(Records to process begins)
This is an optimization exercise on Yosys and OpenROAD, whose aim is small area, a short achievable clock period and few clock cycles per item, not a production implementation.
RTL that was checked went through simulation tests only; none was proved equivalent to the original.
The RTL of runs 1 to 3 and 6 was laid out without a check of its function.

--- flow/config.mk ---
export PLATFORM = sky130hd
export DESIGN_NAME = comp_mult_top
export DESIGN_NICKNAME = comp_mult_top
export VERILOG_FILES = /design/flow/design.v
export SDC_FILE = /design/flow/constraint.sdc
export NUM_CORES = 4
export LEC_CHECK = 0
export ABC_AREA = 1
export CAP_MARGIN = 20
export CORE_MARGIN = 2
export CORE_UTILIZATION = 50
export SLEW_MARGIN = 20
--- flow/constraint.sdc ---
create_clock -name core_clock -period 10.0 [get_ports {clk}]
set_input_delay 2.0000 -clock core_clock [delete_from_list [all_inputs] [get_ports {clk}]]
set_output_delay 2.0000 -clock core_clock [all_outputs]
set_load 0.01 [all_outputs]
Source: an optimization exercise on an open RTL-to-GDS flow (aim: small area). Production flows keep margins and buffers that such runs may drop. Only simulation tests tie the RTL to the original design; equivalence was not proved.

==> flow/design.v <==
module CC(
    clk,
    rst_n,
    in_valid,
    mode,
    xi,
    yi,
    out_valid,
    xo,
    yo
);
input               clk, rst_n, in_valid;
input       [1:0]   mode;
input       [7:0]   xi, yi;
output reg          out_valid;
output      [7:0]   xo, yo;
function [9:0] add10;
    input [9:0] a, b;
    input ci;
    integer k;
    reg c;
    begin
        c = ci;
        for (k = 0; k < 10; k = k + 1) begin
            add10[k] = a[k] ^ b[k] ^ c;
            c = (a[k] & b[k]) | (a[k] & c) | (b[k] & c);
        end
    end
endfunction
function [25:0] add26;
    input [25:0] a, b;
    input ci;
    integer k;
    reg c;
    begin
        c = ci;
        for (k = 0; k < 26; k = k + 1) begin
            add26[k] = a[k] ^ b[k] ^ c;
            c = (a[k] & b[k]) | (a[k] & c) | (b[k] & c);
        end
    end
endfunction
function [15:0] udiv8;
    input [7:0] n;
    input [7:0] d1;
    integer k;
    reg [8:0] pr;
    reg [9:0] t;
    reg [7:0] q;
    begin
        pr = 9'd0;
        for (k = 7; k >= 0; k = k - 1) begin
            pr = {pr[7:0], n[k]};
            t  = add10({1'b0, pr}, {2'b11, ~d1}, 1'b0);    
            q[k] = ~t[9];
            if (~t[9]) pr = t[8:0];
        end
        udiv8 = {pr[7:0], q};
    end
endfunction
function [14:0] sp7;
    input [6:0] a1, b1, a2, b2;
    integer i, j;
    reg [14:0] s, c, pp, ns;
    reg cy;
    begin
        s = 15'h4100; c = 15'd0;    
        for (i = 0; i < 14; i = i + 1) begin
            pp = 15'd0;
            for (j = 0; j < 7; j = j + 1) begin
                if (i < 7)
                    pp[i+j] = ((i == 6) ^ (j == 6)) ? ~(a1[j] & b1[i]) : (a1[j] & b1[i]);
                else
                    pp[i-7+j] = ((i == 13) ^ (j == 6)) ? ~(a2[j] & b2[i-7]) : (a2[j] & b2[i-7]);
            end
            ns = s ^ c ^ pp;
            c  = ((s & c) | (s & pp) | (c & pp)) << 1;
            s  = ns;
        end
        cy = 1'b0;
        for (i = 0; i < 15; i = i + 1) begin
            sp7[i] = s[i] ^ c[i] ^ cy;
            cy = (s[i] & c[i]) | (s[i] & cy) | (c[i] & cy);
        end
    end
endfunction
function [24:0] mul14x12;
    input [13:0] a;
    input [11:0] b;
    integer i, j;
    reg [24:0] s, c, pp, ns;
    reg cy;
    begin
        s = 25'h0002800; c = 25'd0;    
        for (i = 0; i < 12; i = i + 1) begin
            pp = 25'd0;
            for (j = 0; j < 14; j = j + 1)
                pp[i+j] = ((i == 11) ^ (j == 13)) ? ~(a[j] & b[i]) : (a[j] & b[i]);
            ns = s ^ c ^ pp;
            c  = ((s & c) | (s & pp) | (c & pp)) << 1;
            s  = ns;
        end
        cy = 1'b0;
        for (i = 0; i < 25; i = i + 1) begin
            mul14x12[i] = s[i] ^ c[i] ^ cy;
            cy = (s[i] & c[i]) | (s[i] & cy) | (c[i] & cy);
        end
    end
endfunction
reg  [1:0] cnt;      
reg        t1;       
reg  [1:0] md;       
wire       last;     
wire in0 = in_valid & (cnt == 2'd0);
wire in1 = in_valid & (cnt == 2'd1);
wire in2 = in_valid & (cnt == 2'd2);
wire in3 = in_valid & (cnt == 2'd3);
wire m0  = (md == 2'd0);
wire m1  = (md == 2'd1);
wire m2  = (md == 2'd2);
wire run = out_valid & m0;           
always @(posedge clk or negedge rst_n) begin
    if (!rst_n) begin
        cnt       <= 2'd0;
        t1        <= 1'b0;
        out_valid <= 1'b0;
    end
    else begin
        if (in_valid) cnt <= cnt + 2'd1;
        t1        <= in3;
        out_valid <= t1 | (run & ~last);
    end
end
always @(posedge clk) if (in0) md <= mode;
reg  [7:0]  RX0, RY0, RX1, RY1;      
reg  [7:0]  RL, RR;                  
reg  [7:0]  X, Y;                    
reg  [8:0]  QL, QR;                  
reg  [7:0]  RQL, RQR;                
reg  [7:0]  EL, ER;                  
reg  [7:0]  D1R;                     
reg  [12:0] SREG;                    
reg  [24:0] AREG;                    
assign xo = X;
assign yo = Y;
wire [7:0] dA = t1 ? RX1 : RX0;
wire [7:0] dB = t1 ? RR  : RL;
wire [9:0] dlt = add10({dA[7], dA[7], dA}, ~{dB[7], dB[7], dB}, 1'b1);
wire       sg  = dlt[8];
wire [9:0] d1w = add10({RY0[7], RY0[7], RY0}, ~{Y[7], Y[7], Y}, 1'b0);    
wire [7:0] D1  = d1w[7:0];
wire [15:0] dv = udiv8(dlt[7:0] ^ {8{sg}}, D1);
wire [7:0] sx  = in3 ? RL : RX0;
wire [7:0] sy  = in3 ? Y  : RY0;
wire [9:0] s1w = add10({2'b00, xi}, ~{2'b00, sx}, 1'b1);
wire [9:0] s2w = add10({2'b00, yi}, ~{2'b00, sy}, 1'b1);
wire [9:0] wxw = add10({2'b00, RX1}, ~{2'b00, RX0}, 1'b1);
wire [9:0] nyw = add10({2'b00, RY0}, ~{2'b00, RY1}, 1'b1);
wire [6:0] s1 = s1w[6:0];
wire [6:0] s2 = s2w[6:0];
wire [14:0] spo = sp7(in2 ? nyw[6:0] : s1, s1, in2 ? wxw[6:0] : s2, s2);
wire [9:0]  zw = add10({yi[7], yi[7], yi}, ~{RY1[7], RY1[7], RY1}, 1'b1);   
wire [13:0] ma = in2 ? spo[13:0] : ((in3 & m1) ? {1'b0, SREG} : {{5{dlt[8]}}, dlt[8:0]});
wire [11:0] mb = (in2 | (in3 & m1)) ? spo[11:0] : (in3 ? {{3{zw[8]}}, zw[8:0]} : {{3{~d1w[8]}}, ~d1w[8:0]});
wire [24:0] mp = mul14x12(ma, mb);
wire [25:0] dfw = add26({1'b0, mp}, ~{1'b0, AREG}, 1'b1);
wire [24:0] df  = dfw[24:0];         
wire [1:0] res = (df == 25'd0) ? 2'd2 : (df[24] ? 2'd0 : 2'd1);
wire        ns = df[24];
wire [15:0] ha = df[16:1] ^ {16{ns}};
wire [25:0] arw = add26({10'd0, ha}, 26'd0, ns & ~df[0]);
wire [15:0] area = arw[15:0];
wire       sgL = QL[8];
wire       sgR = QR[8];
wire [9:0] tL  = add10({2'b00, EL}, {2'b00, RQL}, sgL);
wire [9:0] uL  = add10(tL, {2'b11, ~D1R}, 1'b0);
wire       wL  = ~uL[9];
wire [9:0] tR  = add10({2'b00, ER}, {2'b00, RQR}, sgR);
wire [9:0] uR  = add10(tR, {2'b11, ~D1R}, 1'b0);
wire       wR  = ~uR[9];
wire [9:0] nLw = add10({2'b00, RL}, {2'b00, QL[7:0] ^ {8{sgL}}}, wL ^ sgL);
wire [9:0] nRw = add10({2'b00, RR}, {2'b00, QR[7:0] ^ {8{sgR}}}, wR ^ sgR);
wire [9:0] xiw = add10({2'b00, X}, 10'd0, 1'b1);
wire [9:0] yiw = add10({2'b00, Y}, 10'd0, 1'b1);
wire       rowend = (X == RR);
assign     last   = rowend & (Y == RY0);
wire       step   = run & rowend;
always @(posedge clk) begin
    if (in0) begin
        RX0 <= xi;
        RY0 <= yi;
    end
    if (in1) begin
        RX1 <= xi;
        RY1 <= yi;
    end
    if (in1 & m1) SREG <= spo[12:0];
    AREG <= mp;
    if (in2)       RL <= xi;
    else if (step) RL <= nLw[7:0];
    if (in3)       RR <= xi;
    else if (step) RR <= nRw[7:0];
    if (in3 & m0) begin
        QL  <= {sg, dv[7:0]};
        RQL <= dv[15:8];
    end
    if (t1 & m0) begin
        QR  <= {sg, dv[7:0]};
        RQR <= dv[15:8];
        D1R <= D1;
        EL  <= QL[8] ? D1 : 8'd0;
        ER  <= sg    ? D1 : 8'd0;
    end
    else if (step) begin
        EL <= wL ? uL[7:0] : tL[7:0];
        ER <= wR ? uR[7:0] : tR[7:0];
    end
    if (in3 & m1)       X <= 8'd0;
    else if (t1 & m0)   X <= RL;
    else if (t1 & m2)   X <= area[15:8];
    else if (step)      X <= nLw[7:0];
    else if (run)       X <= xiw[7:0];
    if (in2)            Y <= yi;
    else if (in3 & m1)  Y <= {6'd0, res};
    else if (t1 & m2)   Y <= area[7:0];
    else if (step)      Y <= yiw[7:0];
end
endmodule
(Records to process ends)
Work order: Look at the records above. Copy every line where the string "period" occurs.

Exercise solution:
This is an optimization exercise on Yosys and OpenROAD, whose aim is small area, a short achievable clock period and few clock cycles per item, not a production implementation.
create_clock -name core_clock -period 10.0 [get_ports {clk}]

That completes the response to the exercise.